Saved entries
`src/isf_pkg.sv`:
```
// isf_pkg: constants for the interrupt status and pin filter block
// assumes a 32-bit AXI4-Lite register bus and a 125 MHz core clock
package isf_pkg;
  localparam int unsigned ISF_PINS = 7;
  localparam int unsigned ISF_LEVELS = 8;
  // byte addresses
  localparam logic [31:0] ISF_ADDR_WDT_MODE = 32'hFFFFF384;
  localparam logic [31:0] ISF_ADDR_FILT_CLK = 32'hFFFFF3D4;
  localparam logic [31:0] ISF_ADDR_IN_SERV = 32'hFFFFF3E0;
  localparam logic [31:0] ISF_ADDR_PSW = 32'hFFFFF3E4;
  localparam logic [31:0] ISF_ADDR_RISE_EN = 32'hFFFFF3E8;
  localparam logic [31:0] ISF_ADDR_FALL_EN = 32'hFFFFF3EC;
  localparam logic [31:0] ISF_ADDR_REQ_FLAGS = 32'hFFFFF3F0;
  localparam logic [31:0] ISF_ADDR_SAVED_PC = 32'hFFFFF3F4;
  localparam logic [31:0] ISF_ADDR_SAVED_PSW = 32'hFFFFF3F8;
  localparam logic [31:0] ISF_ADDR_CAUSE = 32'hFFFFF3FC;
  // status word fields and reset
  localparam int unsigned ISF_PSW_ID = 5;
  localparam int unsigned ISF_PSW_EP = 6;
  localparam int unsigned ISF_PSW_NP = 7;
  localparam logic [31:0] ISF_PSW_RESET = 32'h00000020;
  // watchdog mode fields
  localparam int unsigned ISF_WDT_RUN = 7;
  localparam int unsigned ISF_WDT_SEL = 4;
  localparam logic [7:0] ISF_WDT_MASK = 8'h90;
  // filter clock select codes
  localparam logic [2:0] ISF_FCLK_MAIN = 3'h0;
  localparam logic [2:0] ISF_FCLK_D64 = 3'h1;
  localparam logic [2:0] ISF_FCLK_D128 = 3'h2;
  localparam logic [2:0] ISF_FCLK_D256 = 3'h3;
  localparam logic [2:0] ISF_FCLK_D512 = 3'h4;
  localparam logic [2:0] ISF_FCLK_D1024 = 3'h5;
  localparam logic [2:0] ISF_FCLK_BAD = 3'h6;
  localparam logic [2:0] ISF_FCLK_SUB = 3'h7;
  localparam int unsigned ISF_SAMPLES = 3;
  // software trap
  localparam logic [15:0] ISF_TRAP_CODE_BASE = 16'h0040;
  localparam logic [31:0] ISF_TRAP_VEC_LO = 32'h00000040;
  localparam logic [31:0] ISF_TRAP_VEC_HI = 32'h00000050;
  localparam int unsigned ISF_TRAP_HI_BIT = 4;
  localparam logic [1:0] ISF_RESP_OKAY = 2'h0;
  localparam logic [1:0] ISF_RESP_SLVERR = 2'h2;
endpackage

```
`src/isf_top.sv`:
```
// isf_top: in-service levels, status word flags, pin filters and edge
// select, software trap entry/return, watchdog mode lock
// assumes the core decides acknowledgement and reports it by one-cycle pulses
`timescale 1ns/100ps
// Overview of operation
// - acknowledge sets in-service bit of the request's level; held during service
// - return clears the highest-priority set in-service bit
// - return from nmi or exception leaves in-service bits alone
// - in-service register read only, eight levels, zero after reset
// - status bit 5 blocks maskable acknowledge when 1
// - block instr sets, allow instr clears; return and loads change it
// - nmi and exceptions taken regardless of block flag
// - maskable acknowledge sets block flag
// - blocked request stays pending until flag clears
// - watchdog bit 7 run, bit 4 watchdog mode select
// - once run or select written 1 only reset clears register
// - pins 4 and 5 need three equal main-clock samples
// - three-bit select picks pin-6 sample clock; code 110 prohibited
// - pin-6 filter takes three samples of selected clock
// - sub clock sampling keeps pin 6 alive in standby
// - after clock change filter refills over three sample periods
// - per pin rising and falling enable bits pick the edge
// - after reset no pin detects any edge
// - trap with vector 0 to 1F always raises exception
// - trap saves pc and status, writes cause, sets flags, jumps
// - return with exception flag restores pc and status
// - status bit 6 is set on exception, reads 1 while in progress
// - level 0 highest, level 7 lowest
// - acknowledge clears that source's request flag
module isf_top (
  input wire logic core_clk_i,
  input wire logic reset_n_i,
  input wire logic [31:0] s_axi_awaddr,
  input wire logic s_axi_awvalid,
  output logic s_axi_awready,
  input wire logic [31:0] s_axi_wdata,
  input wire logic [3:0] s_axi_wstrb,
  input wire logic s_axi_wvalid,
  output logic s_axi_wready,
  output logic [1:0] s_axi_bresp,
  output logic s_axi_bvalid,
  input wire logic s_axi_bready,
  input wire logic [31:0] s_axi_araddr,
  input wire logic s_axi_arvalid,
  output logic s_axi_arready,
  output logic [31:0] s_axi_rdata,
  output logic [1:0] s_axi_rresp,
  output logic s_axi_rvalid,
  input wire logic s_axi_rready,
  input wire logic [6:0] ext_irq_pins_i,
  input wire logic sub_clk_i,
  input wire logic ack_i,
  input wire logic [2:0] ack_level_i,
  input wire logic ack_ext_i,
  input wire logic [2:0] ack_pin_i,
  input wire logic mask_block_instr_i,
  input wire logic mask_allow_instr_i,
  input wire logic return_from_handler_i,
  input wire logic [31:0] nmi_return_status_i,
  input wire logic sysreg_load_instr_i,
  input wire logic [31:0] sysreg_data_i,
  input wire logic trap_i,
  input wire logic [4:0] trap_vector_i,
  input wire logic [31:0] trap_return_pc_i,
  output logic [31:0] program_status_word_o,
  output logic [7:0] in_service_levels_o,
  output logic [6:0] request_pending_flag_o,
  output logic ext_request_o,
  output logic pc_load_o,
  output logic [31:0] pc_target_o,
  output logic wdt_run_o,
  output logic wdt_mode_o
);
  logic [31:0] psw_r, psw_nxt;
  logic [7:0] isl_r, isl_nxt;
  logic [31:0] saved_pc_r, saved_psw_r, cause_r;
  logic [7:0] wdt_r;
  logic [2:0] fsel_r;
  logic [6:0] rise_en_r, fall_en_r, req_r, req_nxt;
  logic pc_load_r;
  logic [31:0] pc_target_r;
  logic [9:0] div_r;
  logic [2:0] sub_sync_r;
  logic sub_lvl_r;
  // bus side state
  logic aw_held_r, w_held_r, bvalid_r, rvalid_r;
  logic [31:0] awaddr_r, wdata_r, rdata_r;
  logic [3:0] wstrb_r;
  logic [1:0] bresp_r, rresp_r;

  // ---------------- AXI4-Lite slave ----------------
  wire aw_take = s_axi_awvalid & ~aw_held_r & ~bvalid_r;
  wire w_take = s_axi_wvalid & ~w_held_r & ~bvalid_r;
  wire wr_go = aw_held_r & w_held_r & ~bvalid_r;
  wire rd_take = s_axi_arvalid & ~rvalid_r;
  wire wr_wdt = wr_go & (awaddr_r == isf_pkg::ISF_ADDR_WDT_MODE) & wstrb_r[0];
  wire wr_fclk = wr_go & (awaddr_r == isf_pkg::ISF_ADDR_FILT_CLK) & wstrb_r[0];
  wire wr_rise = wr_go & (awaddr_r == isf_pkg::ISF_ADDR_RISE_EN) & wstrb_r[0];
  wire wr_fall = wr_go & (awaddr_r == isf_pkg::ISF_ADDR_FALL_EN) & wstrb_r[0];
  wire wr_req = wr_go & (awaddr_r == isf_pkg::ISF_ADDR_REQ_FLAGS) & wstrb_r[0];
  wire wr_hit = (awaddr_r == isf_pkg::ISF_ADDR_WDT_MODE) | (awaddr_r == isf_pkg::ISF_ADDR_FILT_CLK) |
                (awaddr_r == isf_pkg::ISF_ADDR_RISE_EN) | (awaddr_r == isf_pkg::ISF_ADDR_FALL_EN) |
                (awaddr_r == isf_pkg::ISF_ADDR_REQ_FLAGS);
  logic [31:0] rd_mux;
  logic rd_hit;
  always_comb begin
    rd_hit = 1'b1;
    case (s_axi_araddr)
      isf_pkg::ISF_ADDR_WDT_MODE: rd_mux = {24'h000000, wdt_r};
      isf_pkg::ISF_ADDR_FILT_CLK: rd_mux = {29'h00000000, fsel_r};
      isf_pkg::ISF_ADDR_IN_SERV: rd_mux = {24'h000000, isl_r};
      isf_pkg::ISF_ADDR_PSW: rd_mux = psw_r;
      isf_pkg::ISF_ADDR_RISE_EN: rd_mux = {25'h0000000, rise_en_r};
      isf_pkg::ISF_ADDR_FALL_EN: rd_mux = {25'h0000000, fall_en_r};
      isf_pkg::ISF_ADDR_REQ_FLAGS: rd_mux = {25'h0000000, req_r};
      isf_pkg::ISF_ADDR_SAVED_PC: rd_mux = saved_pc_r;
      isf_pkg::ISF_ADDR_SAVED_PSW: rd_mux = saved_psw_r;
      isf_pkg::ISF_ADDR_CAUSE: rd_mux = cause_r;
      default: begin
        rd_mux = 32'h00000000;
        rd_hit = 1'b0;
      end
    endcase
  end
  assign s_axi_awready = ~aw_held_r & ~bvalid_r;
  assign s_axi_wready = ~w_held_r & ~bvalid_r;
  assign s_axi_arready = ~rvalid_r;
  assign s_axi_bvalid = bvalid_r;
  assign s_axi_bresp = bresp_r;
  assign s_axi_rvalid = rvalid_r;
  assign s_axi_rdata = rdata_r;
  assign s_axi_rresp = rresp_r;

  always_ff @(posedge core_clk_i) begin
    if (!reset_n_i) begin
      aw_held_r <= 1'b0;
      w_held_r <= 1'b0;
      bvalid_r <= 1'b0;
      rvalid_r <= 1'b0;
      awaddr_r <= 32'h00000000;
      wdata_r <= 32'h00000000;
      wstrb_r <= 4'h0;
      bresp_r <= isf_pkg::ISF_RESP_OKAY;
      rresp_r <= isf_pkg::ISF_RESP_OKAY;
      rdata_r <= 32'h00000000;
    end else begin
      if (aw_take) begin
        aw_held_r <= 1'b1;
        awaddr_r <= s_axi_awaddr;
      end
      if (w_take) begin
        w_held_r <= 1'b1;
        wdata_r <= s_axi_wdata;
        wstrb_r <= s_axi_wstrb;
      end
      if (wr_go) begin
        aw_held_r <= 1'b0;
        w_held_r <= 1'b0;
        bvalid_r <= 1'b1;
        bresp_r <= wr_hit ? isf_pkg::ISF_RESP_OKAY : isf_pkg::ISF_RESP_SLVERR;
      end else if (s_axi_bready) begin
        bvalid_r <= 1'b0;
      end
      if (rd_take) begin
        rvalid_r <= 1'b1;
        rdata_r <= rd_mux;
        rresp_r <= rd_hit ? isf_pkg::ISF_RESP_OKAY : isf_pkg::ISF_RESP_SLVERR;
      end else if (s_axi_rready) begin
        rvalid_r <= 1'b0;
      end
    end
  end

  // ---------------- control registers ----------------
  // sticky lock: once either bit is 1 no bus write to the watchdog mode register lands
  wire wdt_locked = |(wdt_r & isf_pkg::ISF_WDT_MASK);
  always_ff @(posedge core_clk_i) begin
    if (!reset_n_i) begin
      wdt_r <= 8'h00;
      fsel_r <= isf_pkg::ISF_FCLK_MAIN;
      rise_en_r <= 7'h00;
      fall_en_r <= 7'h00;
    end else begin
      if (wr_wdt && !wdt_locked) begin
        wdt_r <= wdata_r[7:0] & isf_pkg::ISF_WDT_MASK;
      end
      if (wr_fclk) begin
        fsel_r <= wdata_r[2:0];
      end
      if (wr_rise) begin
        rise_en_r <= wdata_r[6:0];
      end
      if (wr_fall) begin
        fall_en_r <= wdata_r[6:0];
      end
    end
  end
  assign wdt_run_o = wdt_r[isf_pkg::ISF_WDT_RUN];
  assign wdt_mode_o = wdt_r[isf_pkg::ISF_WDT_SEL];

  // ---------------- pin-6 sample tick ----------------
  // prohibited code gives no tick, so the filter simply holds
  logic [9:0] div_mask;
  always_comb begin
    case (fsel_r)
      isf_pkg::ISF_FCLK_D64: div_mask = 10'h03F;
      isf_pkg::ISF_FCLK_D128: div_mask = 10'h07F;
      isf_pkg::ISF_FCLK_D256: div_mask = 10'h0FF;
      isf_pkg::ISF_FCLK_D512: div_mask = 10'h1FF;
      isf_pkg::ISF_FCLK_D1024: div_mask = 10'h3FF;
      default: div_mask = 10'h000;
    endcase
  end
  wire sub_tick = (sub_sync_r[1] == sub_sync_r[2]) & sub_sync_r[2] & ~sub_lvl_r;
  wire tick6 = (fsel_r == isf_pkg::ISF_FCLK_SUB) ? sub_tick :
               (fsel_r == isf_pkg::ISF_FCLK_BAD) ? 1'b0 : ((div_r & div_mask) == div_mask);
  always_ff @(posedge core_clk_i) begin
    if (!reset_n_i) begin
      div_r <= 10'h000;
      sub_sync_r <= 3'h0;
      sub_lvl_r <= 1'b0;
    end else begin
      div_r <= div_r + 10'h001;
      sub_sync_r <= {sub_sync_r[1:0], sub_clk_i};
      if (sub_sync_r[1] == sub_sync_r[2]) begin
        sub_lvl_r <= sub_sync_r[2];
      end
    end
  end

  // ---------------- pin filters and edge select ----------------
  logic [6:0] edge_hit;
  logic [6:0] pin_lvl;
  genvar gi;
  generate
    for (gi = 0; gi < isf_pkg::ISF_PINS; gi++) begin : g_pin
      logic [2:0] sync_r;
      logic [isf_pkg::ISF_SAMPLES-1:0] hist_r;
      logic lvl_r;
      // pin 6 runs at the selected rate, the others on every main clock
      wire tick = (gi == isf_pkg::ISF_PINS - 1) ? tick6 : 1'b1;
      wire agree = (sync_r[1] == sync_r[2]);
      wire all_hi = &hist_r;
      wire all_lo = ~|hist_r;
      wire accept = (all_hi & ~lvl_r) | (all_lo & lvl_r);
      always_ff @(posedge core_clk_i) begin
        if (!reset_n_i) begin
          sync_r <= 3'h0;
          hist_r <= '0;
          lvl_r <= 1'b0;
        end else begin
          sync_r <= {sync_r[1:0], ext_irq_pins_i[gi]};
          // history refills after a rate change; a stale edge may still fire
          if (tick && agree) begin
            hist_r <= {hist_r[isf_pkg::ISF_SAMPLES-2:0], sync_r[2]};
          end
          if (accept) begin
            lvl_r <= all_hi;
          end
        end
      end
      assign edge_hit[gi] = accept & ((all_hi & rise_en_r[gi]) | (all_lo & fall_en_r[gi]));
      assign pin_lvl[gi] = lvl_r;
    end
  endgenerate

  // ---------------- request flags ----------------
  wire [6:0] ack_clr = (ack_i & ack_ext_i) ? (7'h01 << ack_pin_i) : 7'h00;
  wire [6:0] sw_clr = wr_req ? wdata_r[6:0] : 7'h00;
  // set beats either clear in the same cycle
  assign req_nxt = (req_r & ~ack_clr & ~sw_clr) | edge_hit;
  assign request_pending_flag_o = req_r;
  assign ext_request_o = (|req_r) & ~psw_r[isf_pkg::ISF_PSW_ID] & ~psw_r[isf_pkg::ISF_PSW_NP];

  // ---------------- in-service levels ----------------
  logic [7:0] top_bit;
  always_comb begin
    top_bit = 8'h00;
    for (int k = isf_pkg::ISF_LEVELS - 1; k >= 0; k--) begin
      if (isl_r[k]) begin
        top_bit = 8'h01 << k;
      end
    end
  end
  wire return_from_handler_plain = return_from_handler_i & ~psw_r[isf_pkg::ISF_PSW_EP] & ~psw_r[isf_pkg::ISF_PSW_NP];
  always_comb begin
    isl_nxt = isl_r;
    if (return_from_handler_plain) begin
      isl_nxt = isl_nxt & ~top_bit;
    end
    if (ack_i) begin
      isl_nxt = isl_nxt | (8'h01 << ack_level_i);
    end
  end

  // ---------------- status word ----------------
  always_comb begin
    psw_nxt = psw_r;
    if (mask_block_instr_i) begin
      psw_nxt[isf_pkg::ISF_PSW_ID] = 1'b1;
    end
    if (mask_allow_instr_i) begin
      psw_nxt[isf_pkg::ISF_PSW_ID] = 1'b0;
    end
    if (sysreg_load_instr_i) begin
      psw_nxt = sysreg_data_i;
    end
    if (return_from_handler_i) begin
      psw_nxt = psw_r[isf_pkg::ISF_PSW_EP] ? saved_psw_r : nmi_return_status_i;
    end
    if (ack_i) begin
      psw_nxt[isf_pkg::ISF_PSW_ID] = 1'b1;
    end
    if (trap_i) begin
      psw_nxt[isf_pkg::ISF_PSW_EP] = 1'b1;
      psw_nxt[isf_pkg::ISF_PSW_ID] = 1'b1;
    end
  end
  wire [31:0] trap_target = trap_vector_i[isf_pkg::ISF_TRAP_HI_BIT] ? isf_pkg::ISF_TRAP_VEC_HI :
                            isf_pkg::ISF_TRAP_VEC_LO;

  always_ff @(posedge core_clk_i) begin
    if (!reset_n_i) begin
      psw_r <= isf_pkg::ISF_PSW_RESET;
      isl_r <= 8'h00;
      req_r <= 7'h00;
      saved_pc_r <= 32'h00000000;
      saved_psw_r <= 32'h00000000;
      cause_r <= 32'h00000000;
      pc_load_r <= 1'b0;
      pc_target_r <= 32'h00000000;
    end else begin
      psw_r <= psw_nxt;
      isl_r <= isl_nxt;
      req_r <= req_nxt;
      pc_load_r <= trap_i | (return_from_handler_i & psw_r[isf_pkg::ISF_PSW_EP]);
      if (trap_i) begin
        saved_pc_r <= trap_return_pc_i;
        saved_psw_r <= psw_r;
        cause_r <= {cause_r[31:16], isf_pkg::ISF_TRAP_CODE_BASE | {11'h000, trap_vector_i}};
        pc_target_r <= trap_target;
      end else if (return_from_handler_i && psw_r[isf_pkg::ISF_PSW_EP]) begin
        pc_target_r <= saved_pc_r;
      end
    end
  end
  assign program_status_word_o = psw_r;
  assign in_service_levels_o = isl_r;
  assign pc_load_o = pc_load_r;
  assign pc_target_o = pc_target_r;

  // ---------------- checks ----------------
  property p_ack_sets_level;
    @(posedge core_clk_i) disable iff (!reset_n_i) ack_i |=> isl_r[$past(ack_level_i)];
  endproperty
  a_ack_sets_level: assert property (p_ack_sets_level) else $error("ack level bit not set");
  property p_return_from_handler_clears_top;
    @(posedge core_clk_i) disable iff (!reset_n_i)
      (return_from_handler_plain && !ack_i && isl_r != 8'h00) |=> ($countones($past(isl_r)) - $countones(isl_r) == 1);
  endproperty
  a_return_from_handler_clears_top: assert property (p_return_from_handler_clears_top) else $error("return did not clear one level");
  property p_return_from_handler_keep;
    @(posedge core_clk_i) disable iff (!reset_n_i)
      (return_from_handler_i && (psw_r[isf_pkg::ISF_PSW_EP] || psw_r[isf_pkg::ISF_PSW_NP]) && !ack_i)
      |=> isl_r == $past(isl_r);
  endproperty
  a_return_from_handler_keep: assert property (p_return_from_handler_keep) else $error("levels changed on exception return");
  property p_ack_blocks;
    @(posedge core_clk_i) disable iff (!reset_n_i) ack_i |=> psw_r[isf_pkg::ISF_PSW_ID];
  endproperty
  a_ack_blocks: assert property (p_ack_blocks) else $error("block flag not set on ack");
  property p_wdt_lock;
    @(posedge core_clk_i) disable iff (!reset_n_i) wdt_locked |=> wdt_r == $past(wdt_r);
  endproperty
  a_wdt_lock: assert property (p_wdt_lock) else $error("locked watchdog mode changed");
  property p_trap_entry;
    @(posedge core_clk_i) disable iff (!reset_n_i)
      trap_i |=> pc_load_o && psw_r[isf_pkg::ISF_PSW_EP] && psw_r[isf_pkg::ISF_PSW_ID]
              && saved_pc_r == $past(trap_return_pc_i) && pc_target_o == $past(trap_target);
  endproperty
  a_trap_entry: assert property (p_trap_entry) else $error("trap entry incomplete");
  property p_no_edge_disabled;
    @(posedge core_clk_i) disable iff (!reset_n_i)
      (rise_en_r == 7'h00 && fall_en_r == 7'h00) |-> edge_hit == 7'h00;
  endproperty
  a_no_edge_disabled: assert property (p_no_edge_disabled) else $error("edge with none enabled");
  // history is filled from the samples two to four edges back
  wire sync_hi4 = g_pin[4].sync_r[2];
  property p_filter_three;
    @(posedge core_clk_i) disable iff (!reset_n_i)
      $rose(pin_lvl[4]) |-> $past(sync_hi4, 2) && $past(sync_hi4, 3) && $past(sync_hi4, 4);
  endproperty
  a_filter_three: assert property (p_filter_three) else $error("pin 4 accepted short pulse");
  property p_pending_held;
    @(posedge core_clk_i) disable iff (!reset_n_i)
      (req_r[0] && !ack_clr[0] && !sw_clr[0]) |=> req_r[0];
  endproperty
  a_pending_held: assert property (p_pending_held) else $error("pending request lost");
  c_trap: cover property (@(posedge core_clk_i) disable iff (!reset_n_i) trap_i ##1 pc_load_o);
  c_nest: cover property (@(posedge core_clk_i) disable iff (!reset_n_i) $countones(isl_r) == 2);
  c_pin6: cover property (@(posedge core_clk_i) disable iff (!reset_n_i) edge_hit[6]);
endmodule

```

● **Your task**:
Each line that includes the string "highest" should be copied from the data.

● **Task solution**:
// - return clears the highest-priority set in-service bit
// - level 0 highest, level 7 lowest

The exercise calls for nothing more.